Collected data entries
════════════════════
$ cat src/rtl/piso_parity_tx.sv
// piso_parity_tx: parallel-in/serial-out transmitter. Each accepted word
// is sent LSB-first followed by one parity bit, one bit per en strobe.
// A one-word holding buffer allows frames to abut with no idle gap.
// Ports:
//   clk        - clock, rising edge
//   rst        - asynchronous active-low reset
//   en         - bit-period strobe; the shifter only advances when high
//   din        - parallel data word
//   din_valid  - din is valid this cycle
//   din_ready  - a word can be accepted this cycle
//   out        - serial data (IDLE_LVL between frames)
//   busy       - a frame is in progress
//   done       - high in the cycle the parity bit retires
module piso_parity_tx
  import piso_pkg::*;
#(
  parameter int WORD       = 8,
  parameter int ODD_PARITY = 0,
  parameter int IDLE_LVL   = 1
) (
  input  logic            clk,
  input  logic            rst,
  input  logic            en,
  input  logic [WORD-1:0] din,
  input  logic            din_valid,
  output logic            din_ready,
  output logic            out,
  output logic            busy,
  output logic            done
);

  localparam int   CW       = (WORD > 1) ? $clog2(WORD) : 1;
  localparam logic ODD_BIT  = 1'(ODD_PARITY);
  localparam logic IDLE_BIT = 1'(IDLE_LVL);

  state_t          state_reg, state_next;
  logic [WORD-1:0] shift_reg;
  logic [WORD-1:0] shift_next;
  logic [WORD-1:0] hold_reg;
  logic            hold_valid_reg;
  logic [CW-1:0]   cnt_reg;
  logic            par_reg;
  // Low during reset and for the first clock after it, so din_ready
  // stays low while rst is asserted.
  logic            live_reg;

  logic            xfer;
  logic            idle;
  logic            retire;
  logic            last_bit;
  logic            load_hold;
  logic            load_din;
  logic            load;
  logic [WORD-1:0] load_word;

  assign din_ready  = live_reg && !hold_valid_reg;
  assign xfer       = din_valid && din_ready;
  assign idle       = (state_reg == IDLE);
  assign retire     = (state_reg == PARITY) && en;
  assign last_bit   = (cnt_reg == CW'(WORD-1));
  assign shift_next = shift_reg >> 1;

  // The shifter loads when it is free (idle, or the current frame retires
  // this cycle). A pending hold word has priority; otherwise a word being
  // accepted right now goes straight in, skipping the hold buffer.
  assign load_hold = hold_valid_reg && (idle || retire);
  assign load_din  = xfer && !hold_valid_reg && (idle || retire);
  assign load      = load_hold || load_din;
  assign load_word = load_hold ? hold_reg : din;

  // State register
  always_ff @(posedge clk or negedge rst) begin
    if (!rst) begin
      state_reg <= IDLE;
    end else begin
      state_reg <= state_next;
    end
  end

  // Next-state logic
  always_comb begin
    state_next = state_reg;
    case (state_reg)
      IDLE: begin
        if (load) state_next = DATA;
      end
      DATA: begin
        if (en && last_bit) state_next = PARITY;
      end
      PARITY: begin
        if (en) state_next = load ? DATA : IDLE;
      end
      default: state_next = IDLE;
    endcase
  end

  // Outputs
  always_comb begin
    out  = IDLE_BIT;
    busy = 1'b0;
    done = 1'b0;
    case (state_reg)
      DATA: begin
        out  = shift_reg[0];
        busy = 1'b1;
      end
      PARITY: begin
        out  = par_reg;
        busy = 1'b1;
        done = en;
      end
      default: ;
    endcase
  end

  // Datapath: shifter, bit counter, parity accumulator, hold buffer.
  always_ff @(posedge clk or negedge rst) begin
    if (!rst) begin
      shift_reg      <= '0;
      hold_reg       <= '0;
      hold_valid_reg <= 1'b0;
      cnt_reg        <= '0;
      par_reg        <= 1'b0;
      live_reg       <= 1'b0;
    end else begin
      live_reg <= 1'b1;

      // The en strobe on a load edge is deliberately ignored so bit0
      // gets a full bit period.
      if (load) begin
        shift_reg <= load_word;
        cnt_reg   <= '0;
        par_reg   <= ODD_BIT ^ load_word[0];
      end else if ((state_reg == DATA) && en && !last_bit) begin
        shift_reg <= shift_next;
        cnt_reg   <= cnt_reg + CW'(1);
        par_reg   <= par_reg ^ shift_next[0];
      end

      if (xfer && !load_din) begin
        hold_reg <= din;
      end
      hold_valid_reg <= (hold_valid_reg && !load_hold) || (xfer && !load_din);
    end
  end

endmodule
════════════════════
WORK TO COMPLETE ▸ Copy out every line of the data above, exactly as given.

YOUR RESPONSE ▸
$ cat src/rtl/piso_parity_tx.sv
// piso_parity_tx: parallel-in/serial-out transmitter. Each accepted word
// is sent LSB-first followed by one parity bit, one bit per en strobe.
// A one-word holding buffer allows frames to abut with no idle gap.
// Ports:
//   clk        - clock, rising edge
//   rst        - asynchronous active-low reset
//   en         - bit-period strobe; the shifter only advances when high
//   din        - parallel data word
//   din_valid  - din is valid this cycle
//   din_ready  - a word can be accepted this cycle
//   out        - serial data (IDLE_LVL between frames)
//   busy       - a frame is in progress
//   done       - high in the cycle the parity bit retires
module piso_parity_tx
  import piso_pkg::*;
#(
  parameter int WORD       = 8,
  parameter int ODD_PARITY = 0,
  parameter int IDLE_LVL   = 1
) (
  input  logic            clk,
  input  logic            rst,
  input  logic            en,
  input  logic [WORD-1:0] din,
  input  logic            din_valid,
  output logic            din_ready,
  output logic            out,
  output logic            busy,
  output logic            done
);

  localparam int   CW       = (WORD > 1) ? $clog2(WORD) : 1;
  localparam logic ODD_BIT  = 1'(ODD_PARITY);
  localparam logic IDLE_BIT = 1'(IDLE_LVL);

  state_t          state_reg, state_next;
  logic [WORD-1:0] shift_reg;
  logic [WORD-1:0] shift_next;
  logic [WORD-1:0] hold_reg;
  logic            hold_valid_reg;
  logic [CW-1:0]   cnt_reg;
  logic            par_reg;
  // Low during reset and for the first clock after it, so din_ready
  // stays low while rst is asserted.
  logic            live_reg;

  logic            xfer;
  logic            idle;
  logic            retire;
  logic            last_bit;
  logic            load_hold;
  logic            load_din;
  logic            load;
  logic [WORD-1:0] load_word;

  assign din_ready  = live_reg && !hold_valid_reg;
  assign xfer       = din_valid && din_ready;
  assign idle       = (state_reg == IDLE);
  assign retire     = (state_reg == PARITY) && en;
  assign last_bit   = (cnt_reg == CW'(WORD-1));
  assign shift_next = shift_reg >> 1;

  // The shifter loads when it is free (idle, or the current frame retires
  // this cycle). A pending hold word has priority; otherwise a word being
  // accepted right now goes straight in, skipping the hold buffer.
  assign load_hold = hold_valid_reg && (idle || retire);
  assign load_din  = xfer && !hold_valid_reg && (idle || retire);
  assign load      = load_hold || load_din;
  assign load_word = load_hold ? hold_reg : din;

  // State register
  always_ff @(posedge clk or negedge rst) begin
    if (!rst) begin
      state_reg <= IDLE;
    end else begin
      state_reg <= state_next;
    end
  end

  // Next-state logic
  always_comb begin
    state_next = state_reg;
    case (state_reg)
      IDLE: begin
        if (load) state_next = DATA;
      end
      DATA: begin
        if (en && last_bit) state_next = PARITY;
      end
      PARITY: begin
        if (en) state_next = load ? DATA : IDLE;
      end
      default: state_next = IDLE;
    endcase
  end

  // Outputs
  always_comb begin
    out  = IDLE_BIT;
    busy = 1'b0;
    done = 1'b0;
    case (state_reg)
      DATA: begin
        out  = shift_reg[0];
        busy = 1'b1;
      end
      PARITY: begin
        out  = par_reg;
        busy = 1'b1;
        done = en;
      end
      default: ;
    endcase
  end

  // Datapath: shifter, bit counter, parity accumulator, hold buffer.
  always_ff @(posedge clk or negedge rst) begin
    if (!rst) begin
      shift_reg      <= '0;
      hold_reg       <= '0;
      hold_valid_reg <= 1'b0;
      cnt_reg        <= '0;
      par_reg        <= 1'b0;
      live_reg       <= 1'b0;
    end else begin
      live_reg <= 1'b1;

      // The en strobe on a load edge is deliberately ignored so bit0
      // gets a full bit period.
      if (load) begin
        shift_reg <= load_word;
        cnt_reg   <= '0;
        par_reg   <= ODD_BIT ^ load_word[0];
      end else if ((state_reg == DATA) && en && !last_bit) begin
        shift_reg <= shift_next;
        cnt_reg   <= cnt_reg + CW'(1);
        par_reg   <= par_reg ^ shift_next[0];
      end

      if (xfer && !load_din) begin
        hold_reg <= din;
      end
      hold_valid_reg <= (hold_valid_reg && !load_hold) || (xfer && !load_din);
    end
  end

endmodule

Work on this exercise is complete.